According to the standard (C17 draft, 7.21.7.2), fgets (¶1)
char *fgets(char * restrict s, int n, FILE * restrict stream);
reads from stream at most n-1 characters (until the first '\n' (which is in this case also written to the target) or EOF) into s[], appending a '\0' (¶2). It returns (¶3):
NULL:- if
EOFis encountered immediately (s[]remains unchanged) - if there was a read error (
s[]has indeterminate contents)
- if
s: otherwise ("success")
I would therefore expect that for n <= 1, fgets reads "at most" n-1 <= 0 (that is: 0) characters, appending a '\0', and returning s.
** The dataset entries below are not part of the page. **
===== src/logic/word_packer.sv =====
// word_packer: collects octets into big-endian 32-bit words with sop, eop and tmod
`timescale 1ns/1ns

module word_packer import eth_gen_pkg::*; (
   input  logic       clk,
   input  logic       reset,
   byte_stream_if.snk bytes,
   output word_t      dout,
   output logic       valid,
   output logic       sop,       // first word of frame
   output logic       eop,       // last word of frame
   output empty_t     tmod,      // unused low bytes on eop
   input  logic       ready,
   output logic       frame_end  // eop word taken this cycle
);

   word_t      acc;        // partial word, newest byte low
   logic [1:0] cnt;        // bytes already in acc
   logic       first_word; // next word opens a frame
   logic       byte_xfer;
   logic       load;       // word complete, move to output
   word_t      word_nxt;

   // output slot must be free to take a byte
   assign bytes.ready = !valid || ready;
   assign byte_xfer   = bytes.valid && bytes.ready;
   assign load        = byte_xfer && (cnt == 2'(WORD_BYTES - 1) || bytes.last);
   assign frame_end   = valid && ready && eop;

   // left align, first byte into 31:24, zero fill
   always_comb
   begin
      case (cnt)
         2'd0:    word_nxt = {bytes.data, 24'h000000};
         2'd1:    word_nxt = {acc[7:0], bytes.data, 16'h0000};
         2'd2:    word_nxt = {acc[15:0], bytes.data, 8'h00};
         default: word_nxt = {acc[23:0], bytes.data};
      endcase
   end

   // ----------------------------------------
   // byte count and output flags
   // ----------------------------------------
   always_ff @(posedge clk or posedge reset)
   begin
      if (reset)
      begin
         cnt        <= '0;
         first_word <= 1'b1;
         valid      <= 1'b0;
         sop        <= 1'b0;
         eop        <= 1'b0;
         tmod       <= '0;
      end
      else
      begin
         if (byte_xfer)
            cnt <= bytes.last ? 2'd0 : cnt + 2'd1; // wraps after four
         if (load)
         begin
            valid      <= 1'b1;
            sop        <= first_word;
            eop        <= bytes.last;
            tmod       <= bytes.last ? 2'(WORD_BYTES - 1) - cnt : 2'd0;
            first_word <= bytes.last; // rearm for next frame
         end
         else if (ready)
         begin
            valid <= 1'b0;
            sop   <= 1'b0;
            eop   <= 1'b0;
            tmod  <= '0;
         end
      end
   end

   // word data
   always_ff @(posedge clk)
   begin
      if (byte_xfer)
         acc <= {acc[23:0], bytes.data};
      if (load)
         dout <= word_nxt;
   end

endmodule
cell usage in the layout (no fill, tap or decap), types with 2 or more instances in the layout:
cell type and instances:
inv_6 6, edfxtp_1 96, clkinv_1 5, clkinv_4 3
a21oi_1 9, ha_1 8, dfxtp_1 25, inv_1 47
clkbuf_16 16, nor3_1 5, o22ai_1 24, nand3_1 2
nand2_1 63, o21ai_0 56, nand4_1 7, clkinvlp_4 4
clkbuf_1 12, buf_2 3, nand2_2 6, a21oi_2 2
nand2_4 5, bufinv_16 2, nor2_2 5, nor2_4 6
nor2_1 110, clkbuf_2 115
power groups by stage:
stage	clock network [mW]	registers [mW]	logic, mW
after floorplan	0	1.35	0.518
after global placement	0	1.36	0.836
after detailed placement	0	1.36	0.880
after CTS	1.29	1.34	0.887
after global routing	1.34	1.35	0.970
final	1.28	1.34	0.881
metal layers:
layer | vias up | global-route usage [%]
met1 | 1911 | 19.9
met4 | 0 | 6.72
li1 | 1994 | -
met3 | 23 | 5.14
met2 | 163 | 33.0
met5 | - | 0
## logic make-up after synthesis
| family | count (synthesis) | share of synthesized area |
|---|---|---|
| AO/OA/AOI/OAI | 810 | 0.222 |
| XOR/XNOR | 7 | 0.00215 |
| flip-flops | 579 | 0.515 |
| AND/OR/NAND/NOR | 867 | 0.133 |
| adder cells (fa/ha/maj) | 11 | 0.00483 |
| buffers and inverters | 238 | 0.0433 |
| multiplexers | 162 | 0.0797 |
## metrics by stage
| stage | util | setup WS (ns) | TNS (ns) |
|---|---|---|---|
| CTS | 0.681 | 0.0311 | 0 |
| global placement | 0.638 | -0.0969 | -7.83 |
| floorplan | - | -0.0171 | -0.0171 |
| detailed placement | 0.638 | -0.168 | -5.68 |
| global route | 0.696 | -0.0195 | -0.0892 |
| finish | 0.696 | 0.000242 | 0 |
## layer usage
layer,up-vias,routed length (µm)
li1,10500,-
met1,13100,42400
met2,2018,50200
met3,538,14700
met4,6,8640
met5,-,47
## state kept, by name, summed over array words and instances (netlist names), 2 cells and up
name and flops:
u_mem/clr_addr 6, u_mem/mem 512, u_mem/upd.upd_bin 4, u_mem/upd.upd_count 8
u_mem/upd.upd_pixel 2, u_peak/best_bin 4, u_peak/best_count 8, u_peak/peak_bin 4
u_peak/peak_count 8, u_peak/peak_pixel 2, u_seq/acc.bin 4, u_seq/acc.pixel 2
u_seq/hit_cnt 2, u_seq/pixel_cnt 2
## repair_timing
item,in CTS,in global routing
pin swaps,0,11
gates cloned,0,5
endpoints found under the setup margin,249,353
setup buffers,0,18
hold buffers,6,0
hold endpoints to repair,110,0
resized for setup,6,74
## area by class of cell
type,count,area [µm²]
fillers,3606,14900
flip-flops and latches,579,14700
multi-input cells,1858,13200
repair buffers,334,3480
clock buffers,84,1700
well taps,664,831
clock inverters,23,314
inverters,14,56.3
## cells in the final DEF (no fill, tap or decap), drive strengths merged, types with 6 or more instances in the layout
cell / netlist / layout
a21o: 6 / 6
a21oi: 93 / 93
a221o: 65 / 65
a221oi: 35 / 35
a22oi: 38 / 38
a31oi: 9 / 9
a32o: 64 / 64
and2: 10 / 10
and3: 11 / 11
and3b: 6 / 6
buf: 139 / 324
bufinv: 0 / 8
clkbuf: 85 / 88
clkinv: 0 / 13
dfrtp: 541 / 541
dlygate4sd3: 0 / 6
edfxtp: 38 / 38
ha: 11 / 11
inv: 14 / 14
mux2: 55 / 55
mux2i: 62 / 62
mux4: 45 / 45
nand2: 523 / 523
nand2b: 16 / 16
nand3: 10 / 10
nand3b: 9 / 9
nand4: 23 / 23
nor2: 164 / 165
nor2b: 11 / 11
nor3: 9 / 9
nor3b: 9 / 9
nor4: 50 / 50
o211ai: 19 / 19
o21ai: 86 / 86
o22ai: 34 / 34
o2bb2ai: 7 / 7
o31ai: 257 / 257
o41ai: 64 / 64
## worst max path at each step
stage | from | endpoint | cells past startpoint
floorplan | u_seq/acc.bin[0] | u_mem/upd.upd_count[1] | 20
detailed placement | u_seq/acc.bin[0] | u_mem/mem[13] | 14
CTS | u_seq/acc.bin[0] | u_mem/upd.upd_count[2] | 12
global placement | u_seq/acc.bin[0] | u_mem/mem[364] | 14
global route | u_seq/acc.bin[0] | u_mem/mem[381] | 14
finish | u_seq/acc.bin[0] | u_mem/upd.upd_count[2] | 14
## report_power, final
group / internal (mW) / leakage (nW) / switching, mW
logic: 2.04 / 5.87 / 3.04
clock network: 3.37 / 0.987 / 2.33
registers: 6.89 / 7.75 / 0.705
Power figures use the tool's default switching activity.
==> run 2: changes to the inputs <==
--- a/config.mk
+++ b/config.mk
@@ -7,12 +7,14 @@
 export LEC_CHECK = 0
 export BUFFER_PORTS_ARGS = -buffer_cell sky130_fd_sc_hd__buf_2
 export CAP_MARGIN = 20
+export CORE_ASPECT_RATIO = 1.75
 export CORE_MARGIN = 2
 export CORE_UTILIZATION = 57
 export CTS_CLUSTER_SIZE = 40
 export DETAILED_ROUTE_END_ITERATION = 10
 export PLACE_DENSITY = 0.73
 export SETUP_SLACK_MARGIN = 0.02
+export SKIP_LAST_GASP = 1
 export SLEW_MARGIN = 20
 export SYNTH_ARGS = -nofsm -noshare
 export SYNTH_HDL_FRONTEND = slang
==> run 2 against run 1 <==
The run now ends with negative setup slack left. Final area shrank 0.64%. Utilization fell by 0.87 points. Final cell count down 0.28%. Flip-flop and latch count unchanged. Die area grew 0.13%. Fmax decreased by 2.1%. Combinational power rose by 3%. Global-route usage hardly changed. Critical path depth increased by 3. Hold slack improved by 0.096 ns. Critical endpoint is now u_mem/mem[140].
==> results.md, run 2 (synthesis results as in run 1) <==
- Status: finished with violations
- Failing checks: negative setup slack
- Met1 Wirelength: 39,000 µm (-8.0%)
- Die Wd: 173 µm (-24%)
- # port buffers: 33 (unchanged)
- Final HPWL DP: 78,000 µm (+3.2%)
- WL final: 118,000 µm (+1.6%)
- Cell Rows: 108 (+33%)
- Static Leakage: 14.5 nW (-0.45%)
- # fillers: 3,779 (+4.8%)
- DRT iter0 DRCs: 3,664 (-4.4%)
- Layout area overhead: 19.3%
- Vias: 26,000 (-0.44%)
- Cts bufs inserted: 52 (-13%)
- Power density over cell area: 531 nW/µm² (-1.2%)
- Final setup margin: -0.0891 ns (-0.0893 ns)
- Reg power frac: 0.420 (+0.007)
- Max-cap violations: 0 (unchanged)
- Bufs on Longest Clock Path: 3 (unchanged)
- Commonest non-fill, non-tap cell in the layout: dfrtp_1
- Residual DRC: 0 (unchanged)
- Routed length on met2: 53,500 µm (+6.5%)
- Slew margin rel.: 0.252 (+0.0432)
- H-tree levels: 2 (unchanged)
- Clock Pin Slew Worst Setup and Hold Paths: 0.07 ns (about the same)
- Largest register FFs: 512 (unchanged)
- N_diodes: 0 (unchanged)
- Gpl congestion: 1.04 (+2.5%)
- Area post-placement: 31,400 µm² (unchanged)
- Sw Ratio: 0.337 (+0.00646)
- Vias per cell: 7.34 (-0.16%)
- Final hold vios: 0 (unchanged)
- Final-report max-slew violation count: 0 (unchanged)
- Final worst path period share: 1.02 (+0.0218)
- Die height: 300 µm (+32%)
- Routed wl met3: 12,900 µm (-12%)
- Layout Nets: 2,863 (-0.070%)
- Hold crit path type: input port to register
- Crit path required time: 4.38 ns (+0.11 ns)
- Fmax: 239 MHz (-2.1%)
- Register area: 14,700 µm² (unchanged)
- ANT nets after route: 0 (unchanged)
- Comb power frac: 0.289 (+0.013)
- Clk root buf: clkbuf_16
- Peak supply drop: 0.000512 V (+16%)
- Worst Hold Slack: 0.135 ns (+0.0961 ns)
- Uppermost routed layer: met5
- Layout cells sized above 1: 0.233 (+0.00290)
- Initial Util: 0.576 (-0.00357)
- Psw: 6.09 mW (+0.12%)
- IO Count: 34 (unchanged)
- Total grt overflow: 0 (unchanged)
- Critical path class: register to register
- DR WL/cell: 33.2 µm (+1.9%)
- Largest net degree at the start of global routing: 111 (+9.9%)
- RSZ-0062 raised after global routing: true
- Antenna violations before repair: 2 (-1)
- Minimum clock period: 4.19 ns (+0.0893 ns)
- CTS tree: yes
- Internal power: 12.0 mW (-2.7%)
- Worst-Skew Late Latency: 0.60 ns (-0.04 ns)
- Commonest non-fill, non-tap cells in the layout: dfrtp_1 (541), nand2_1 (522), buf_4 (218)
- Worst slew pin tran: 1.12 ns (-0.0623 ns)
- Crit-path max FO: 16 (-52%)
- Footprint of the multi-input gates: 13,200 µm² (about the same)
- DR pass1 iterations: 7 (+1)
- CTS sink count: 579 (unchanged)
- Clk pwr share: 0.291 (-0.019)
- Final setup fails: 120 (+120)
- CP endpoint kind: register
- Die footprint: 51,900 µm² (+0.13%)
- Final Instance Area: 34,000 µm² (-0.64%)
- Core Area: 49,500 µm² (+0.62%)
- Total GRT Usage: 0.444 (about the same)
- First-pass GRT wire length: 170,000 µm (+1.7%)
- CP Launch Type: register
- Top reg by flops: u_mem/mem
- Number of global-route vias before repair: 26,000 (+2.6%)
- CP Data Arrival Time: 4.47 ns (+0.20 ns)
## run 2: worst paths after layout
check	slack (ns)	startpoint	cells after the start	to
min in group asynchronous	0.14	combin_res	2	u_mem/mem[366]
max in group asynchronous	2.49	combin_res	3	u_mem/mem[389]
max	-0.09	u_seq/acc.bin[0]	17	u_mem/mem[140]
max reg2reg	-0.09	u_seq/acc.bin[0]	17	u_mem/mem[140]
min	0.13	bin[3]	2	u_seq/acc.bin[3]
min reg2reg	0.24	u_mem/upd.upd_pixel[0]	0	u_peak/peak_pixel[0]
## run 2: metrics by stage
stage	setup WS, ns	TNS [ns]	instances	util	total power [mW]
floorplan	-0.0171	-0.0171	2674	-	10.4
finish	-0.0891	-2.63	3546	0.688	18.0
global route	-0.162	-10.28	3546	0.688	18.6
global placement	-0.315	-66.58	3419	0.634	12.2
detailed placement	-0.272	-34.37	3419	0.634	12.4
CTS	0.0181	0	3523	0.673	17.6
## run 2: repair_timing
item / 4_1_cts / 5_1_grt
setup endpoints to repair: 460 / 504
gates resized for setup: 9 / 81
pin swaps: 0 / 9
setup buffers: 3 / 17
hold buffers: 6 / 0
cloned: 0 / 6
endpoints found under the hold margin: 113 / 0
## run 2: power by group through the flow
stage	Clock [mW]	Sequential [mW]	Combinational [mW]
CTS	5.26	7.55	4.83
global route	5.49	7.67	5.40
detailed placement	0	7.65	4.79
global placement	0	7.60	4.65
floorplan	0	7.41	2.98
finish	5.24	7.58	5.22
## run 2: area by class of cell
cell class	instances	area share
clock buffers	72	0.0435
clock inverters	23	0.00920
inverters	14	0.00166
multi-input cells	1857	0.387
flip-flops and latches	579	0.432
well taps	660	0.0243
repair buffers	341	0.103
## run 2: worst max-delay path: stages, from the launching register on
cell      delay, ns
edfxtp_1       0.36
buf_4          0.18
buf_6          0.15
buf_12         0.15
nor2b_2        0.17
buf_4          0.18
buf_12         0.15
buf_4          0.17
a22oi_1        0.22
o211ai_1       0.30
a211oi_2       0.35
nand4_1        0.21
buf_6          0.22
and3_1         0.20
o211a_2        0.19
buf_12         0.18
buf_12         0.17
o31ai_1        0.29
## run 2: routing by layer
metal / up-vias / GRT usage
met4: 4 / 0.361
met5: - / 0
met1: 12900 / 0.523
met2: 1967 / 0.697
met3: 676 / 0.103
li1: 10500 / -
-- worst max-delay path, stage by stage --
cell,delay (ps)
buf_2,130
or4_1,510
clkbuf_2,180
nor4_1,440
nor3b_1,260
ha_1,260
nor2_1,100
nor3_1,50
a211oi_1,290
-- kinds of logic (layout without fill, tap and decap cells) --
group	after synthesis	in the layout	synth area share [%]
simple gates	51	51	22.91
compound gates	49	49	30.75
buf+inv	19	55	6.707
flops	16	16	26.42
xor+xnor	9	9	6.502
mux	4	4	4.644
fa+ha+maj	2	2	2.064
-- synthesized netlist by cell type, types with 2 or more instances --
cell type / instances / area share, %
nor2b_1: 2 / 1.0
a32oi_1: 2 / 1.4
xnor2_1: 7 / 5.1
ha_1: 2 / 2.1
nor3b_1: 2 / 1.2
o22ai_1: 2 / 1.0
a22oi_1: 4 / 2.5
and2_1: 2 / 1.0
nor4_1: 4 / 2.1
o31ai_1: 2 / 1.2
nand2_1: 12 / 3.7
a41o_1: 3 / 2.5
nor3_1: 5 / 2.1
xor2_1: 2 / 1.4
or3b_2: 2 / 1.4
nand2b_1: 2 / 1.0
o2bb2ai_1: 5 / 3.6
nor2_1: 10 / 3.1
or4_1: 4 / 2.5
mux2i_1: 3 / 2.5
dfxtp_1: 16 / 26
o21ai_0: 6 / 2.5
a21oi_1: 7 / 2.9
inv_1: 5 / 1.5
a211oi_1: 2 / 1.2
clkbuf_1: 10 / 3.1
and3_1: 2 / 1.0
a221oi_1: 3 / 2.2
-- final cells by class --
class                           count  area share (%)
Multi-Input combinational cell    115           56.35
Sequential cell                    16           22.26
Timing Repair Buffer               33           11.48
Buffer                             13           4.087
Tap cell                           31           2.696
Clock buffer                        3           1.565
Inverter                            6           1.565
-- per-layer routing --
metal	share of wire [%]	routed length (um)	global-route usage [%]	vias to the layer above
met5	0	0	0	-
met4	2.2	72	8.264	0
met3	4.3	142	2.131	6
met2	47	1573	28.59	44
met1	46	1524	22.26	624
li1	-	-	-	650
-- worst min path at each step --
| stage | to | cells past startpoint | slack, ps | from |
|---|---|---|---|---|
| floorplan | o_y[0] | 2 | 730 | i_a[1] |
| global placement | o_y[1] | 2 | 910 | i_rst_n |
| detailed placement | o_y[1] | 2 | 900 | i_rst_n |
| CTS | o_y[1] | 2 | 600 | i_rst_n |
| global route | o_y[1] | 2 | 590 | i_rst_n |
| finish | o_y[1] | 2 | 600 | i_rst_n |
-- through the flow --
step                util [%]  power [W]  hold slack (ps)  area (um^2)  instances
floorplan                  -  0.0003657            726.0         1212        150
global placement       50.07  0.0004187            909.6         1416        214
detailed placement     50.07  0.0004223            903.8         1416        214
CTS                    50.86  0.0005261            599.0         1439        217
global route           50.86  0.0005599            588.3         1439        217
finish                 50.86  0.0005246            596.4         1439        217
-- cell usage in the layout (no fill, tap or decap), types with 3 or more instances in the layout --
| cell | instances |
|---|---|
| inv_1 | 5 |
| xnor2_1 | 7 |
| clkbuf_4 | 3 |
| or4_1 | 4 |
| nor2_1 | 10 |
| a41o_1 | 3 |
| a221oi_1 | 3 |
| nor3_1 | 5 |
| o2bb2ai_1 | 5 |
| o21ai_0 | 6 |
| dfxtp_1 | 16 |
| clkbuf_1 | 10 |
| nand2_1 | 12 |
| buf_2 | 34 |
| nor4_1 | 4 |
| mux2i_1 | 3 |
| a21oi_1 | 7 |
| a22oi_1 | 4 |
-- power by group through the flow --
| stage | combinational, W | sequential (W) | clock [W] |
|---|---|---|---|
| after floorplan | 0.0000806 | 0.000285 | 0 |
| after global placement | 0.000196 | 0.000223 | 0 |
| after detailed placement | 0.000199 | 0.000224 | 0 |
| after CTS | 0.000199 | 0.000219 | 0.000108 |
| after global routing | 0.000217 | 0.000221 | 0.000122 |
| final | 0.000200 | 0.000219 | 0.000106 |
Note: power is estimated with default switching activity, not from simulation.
===== config.mk =====
export PLATFORM = sky130hd
export DESIGN_NAME = binary_stage
export DESIGN_NICKNAME = d
export VERILOG_FILES = /design/src/source/dp_config_pkg.sv /design/src/source/dp_isa_pkg.sv /design/src/source/lane_alu.sv /design/src/source/reg_file.sv /design/src/source/binary_stage.sv
export SDC_FILE = /design/constraint.sdc
export NUM_CORES = 2
export LEC_CHECK = 0
export ABC_AREA = 1
export BUFFER_PORTS_ARGS = -buffer_cell sky130_fd_sc_hd__buf_2
export CAP_MARGIN = 15
export CORE_ASPECT_RATIO = 0.75
export CORE_MARGIN = 1
export CORE_UTILIZATION = 48
export DETAILED_ROUTE_END_ITERATION = 12
export GPL_TIMING_DRIVEN = 0
export MAX_ROUTING_LAYER = met4
export PLACE_DENSITY = 0.62
export SKIP_CTS_REPAIR_TIMING = 1
export SLEW_MARGIN = 20
export SYNTH_ARGS = -nofsm -noshare
export SYNTH_HDL_FRONTEND = slang
export SYNTH_SLANG_ARGS = --single-unit

===== constraint.sdc =====
create_clock -name clk -period 12.6 [get_ports clk]
set_input_delay 2.52 -clock clk [delete_from_list [all_inputs] [get_ports clk]]
set_output_delay 2.52 -clock clk [all_outputs]
set_load 0.005 [all_outputs]
<file path="src/design/raygen_pkg.sv">
`default_nettype none

package raygen_pkg;

    // signed Q8.24 fixed point
    localparam int FP_FRAC_BITS = 24;

    typedef logic signed [31:0] fp;

    localparam fp FP_ONE        = 32'h0100_0000;
    localparam fp FP_HALF       = 32'h0080_0000;
    // newton step constant
    localparam fp FP_THREE_HALF = 32'h0180_0000;
    // saturation value, also the answer for a zero input
    localparam fp FP_MAX        = 32'h7FFF_FFFF;

    // screen coordinate, unsigned
    typedef logic [11:0] coord_t;

    typedef struct packed {
        fp x;
        fp y;
        fp z;
    } vec3;

    // pixel tag that rides along with each ray
    typedef struct packed {
        coord_t px;
        coord_t py;
    } pixel_t;

    // pipeline depths
    localparam int INV_SQRT_LATENCY = 7;
    // ndc + view ray + length + inv_sqrt + normalize
    localparam int RAY_LATENCY      = INV_SQRT_LATENCY + 4;

    // fixed camera basis, looking down z
    localparam vec3 CAMERA_RIGHT = '{x: FP_ONE, y: '0, z: '0};
    localparam vec3 CAMERA_UP    = '{x: '0, y: FP_ONE, z: '0};

    // full product, drop the low fraction bits
    function automatic fp fp_mul(input fp a, input fp b);
        logic signed [63:0] prod;
        prod = a * b;
        return prod[FP_FRAC_BITS +: 32];
    endfunction

    function automatic fp vec3_dot(input vec3 a, input vec3 b);
        return fp_mul(a.x, b.x) + fp_mul(a.y, b.y) + fp_mul(a.z, b.z);
    endfunction

    function automatic vec3 make_vec3(input fp vx, input fp vy, input fp vz);
        vec3 v;
        v.x = vx;
        v.y = vy;
        v.z = vz;
        return v;
    endfunction

    // integer coordinate into the Q8.24 integer part
    // only values below 128 survive
    function automatic fp int_to_fp(input coord_t c);
        return fp'(32'(c) << FP_FRAC_BITS);
    endfunction

endpackage

`default_nettype wire

</file>
<file path="src/design/pixel_scanner.sv">
`default_nettype none
`timescale 1ns/1ps

module pixel_scanner #(
    parameter int SCREEN_WIDTH  = 64,
    parameter int SCREEN_HEIGHT = 48
) (
    input  logic               clk,
    input  logic               rst,
    input  logic               start,
    output raygen_pkg::pixel_t pixel,
    output logic               pixel_valid,
    output logic               scan_done,
    output logic               busy
);

    import raygen_pkg::*;

    typedef enum logic {
        IDLE,
        SCAN
    } state_t;

    state_t state;
    coord_t x_cnt;
    coord_t y_cnt;
    coord_t x_next;
    coord_t y_next;
    logic   next_is_last;

    // next raster position, x fastest
    always_comb begin
        if (state == IDLE) begin
            x_next = '0;
            y_next = '0;
        end else if (x_cnt == coord_t'(SCREEN_WIDTH - 1)) begin
            x_next = '0;
            y_next = y_cnt + coord_t'(1);
        end else begin
            x_next = x_cnt + coord_t'(1);
            y_next = y_cnt;
        end
        next_is_last = (x_next == coord_t'(SCREEN_WIDTH - 1)) &&
                       (y_next == coord_t'(SCREEN_HEIGHT - 1));
    end

    always_ff @(posedge clk) begin
        if (!rst) begin
            state       <= IDLE;
            x_cnt       <= '0;
            y_cnt       <= '0;
            pixel_valid <= 1'b0;
            scan_done   <= 1'b0;
            busy        <= 1'b0;
        end else begin
            case (state)
                IDLE: begin
                    // first pixel goes out on the same edge
                    if (start) begin
                        state       <= SCAN;
                        busy        <= 1'b1;
                        pixel_valid <= 1'b1;
                        x_cnt       <= x_next;
                        y_cnt       <= y_next;
                        scan_done   <= next_is_last;
                    end
                end
                SCAN: begin
                    // start ignored here
                    if (scan_done) begin
                        state       <= IDLE;
                        busy        <= 1'b0;
                        pixel_valid <= 1'b0;
                        scan_done   <= 1'b0;
                    end else begin
                        x_cnt     <= x_next;
                        y_cnt     <= y_next;
                        scan_done <= next_is_last;
                    end
                end
                default: begin
                    state <= IDLE;
                end
            endcase
        end
    end

    assign pixel = '{px: x_cnt, py: y_cnt};

endmodule

`default_nettype wire

</file>
<file path="config.mk">
export PLATFORM = sky130hd
export DESIGN_NAME = pixel_scanner
export DESIGN_NICKNAME = d
export VERILOG_FILES = /design/src/design/raygen_pkg.sv /design/src/design/pixel_scanner.sv
export SDC_FILE = /design/constraint.sdc
export NUM_CORES = 1
export LEC_CHECK = 0
export ABC_AREA = 1
export BUFFER_PORTS_ARGS = -buffer_cell sky130_fd_sc_hd__buf_4
export CAP_MARGIN = 20
export CORE_MARGIN = 3
export CORE_UTILIZATION = 25
export CTS_BUF_LIST = sky130_fd_sc_hd__clkbuf_2
export DETAILED_ROUTE_END_ITERATION = 10
export GPL_TIMING_DRIVEN = 1
export PLACE_DENSITY_LB_ADDON = 0.12
export SLEW_MARGIN = 20
export SYNTH_ARGS = -nofsm -noshare
export SYNTH_HDL_FRONTEND = slang
export SYNTH_SLANG_ARGS = --single-unit
</file>
<file path="constraint.sdc">
create_clock -name clk -period 5.1 [get_ports clk]
set_clock_uncertainty 0.2 [all_clocks]
set_input_delay 0.51 -clock clk [delete_from_list [all_inputs] [get_ports clk]]
set_output_delay 0.51 -clock clk [all_outputs]
set_load 0.03 [all_outputs]
</file>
In any case, there is nothing being read, so the program can't read EOF or have any read errors.
However, with the following code
#include <stdio.h>
#include <string.h>
int main(void) {
char s[20];
char *cp;
int n;
for (n = 2; n >= -1; --n) {
strcpy(s, "HHHHH");
cp = fgets(s, n, stdin);
printf("n == %d:\n", n);
printf(" \"%s\"\n", s);
if (cp == NULL)
printf(" fgets returned NULL\n");
}
printf("The end of main has been reached.\n");
return 0;
}
and input abcde, I get the following output with GCC
n == 2:
"a"
n == 1:
""
n == 0:
"HHHHH"
fgets returned NULL
n == -1:
"HHHHH"
fgets returned NULL
The end of main has been reached.
and the following output with MSVC
n == 2:
"a"
n == 1:
""
n == 0:
"HHHHH"
fgets returned NULL
I am guessing that the abrupt program termination with MSVC has to do with the invocation of an "invalid parameter handler" (see Microsoft's documentation for fgets).
For the n == 1 case, the output is as expected. But: Shouldn't fgets(s, n, stream) assign and return an empty string "" instead of NULL for all n <= 1 instead of just for n == 1? Irrespective of what to make of the n == -1 case, both GCC and MSVC return NULL for n == 0.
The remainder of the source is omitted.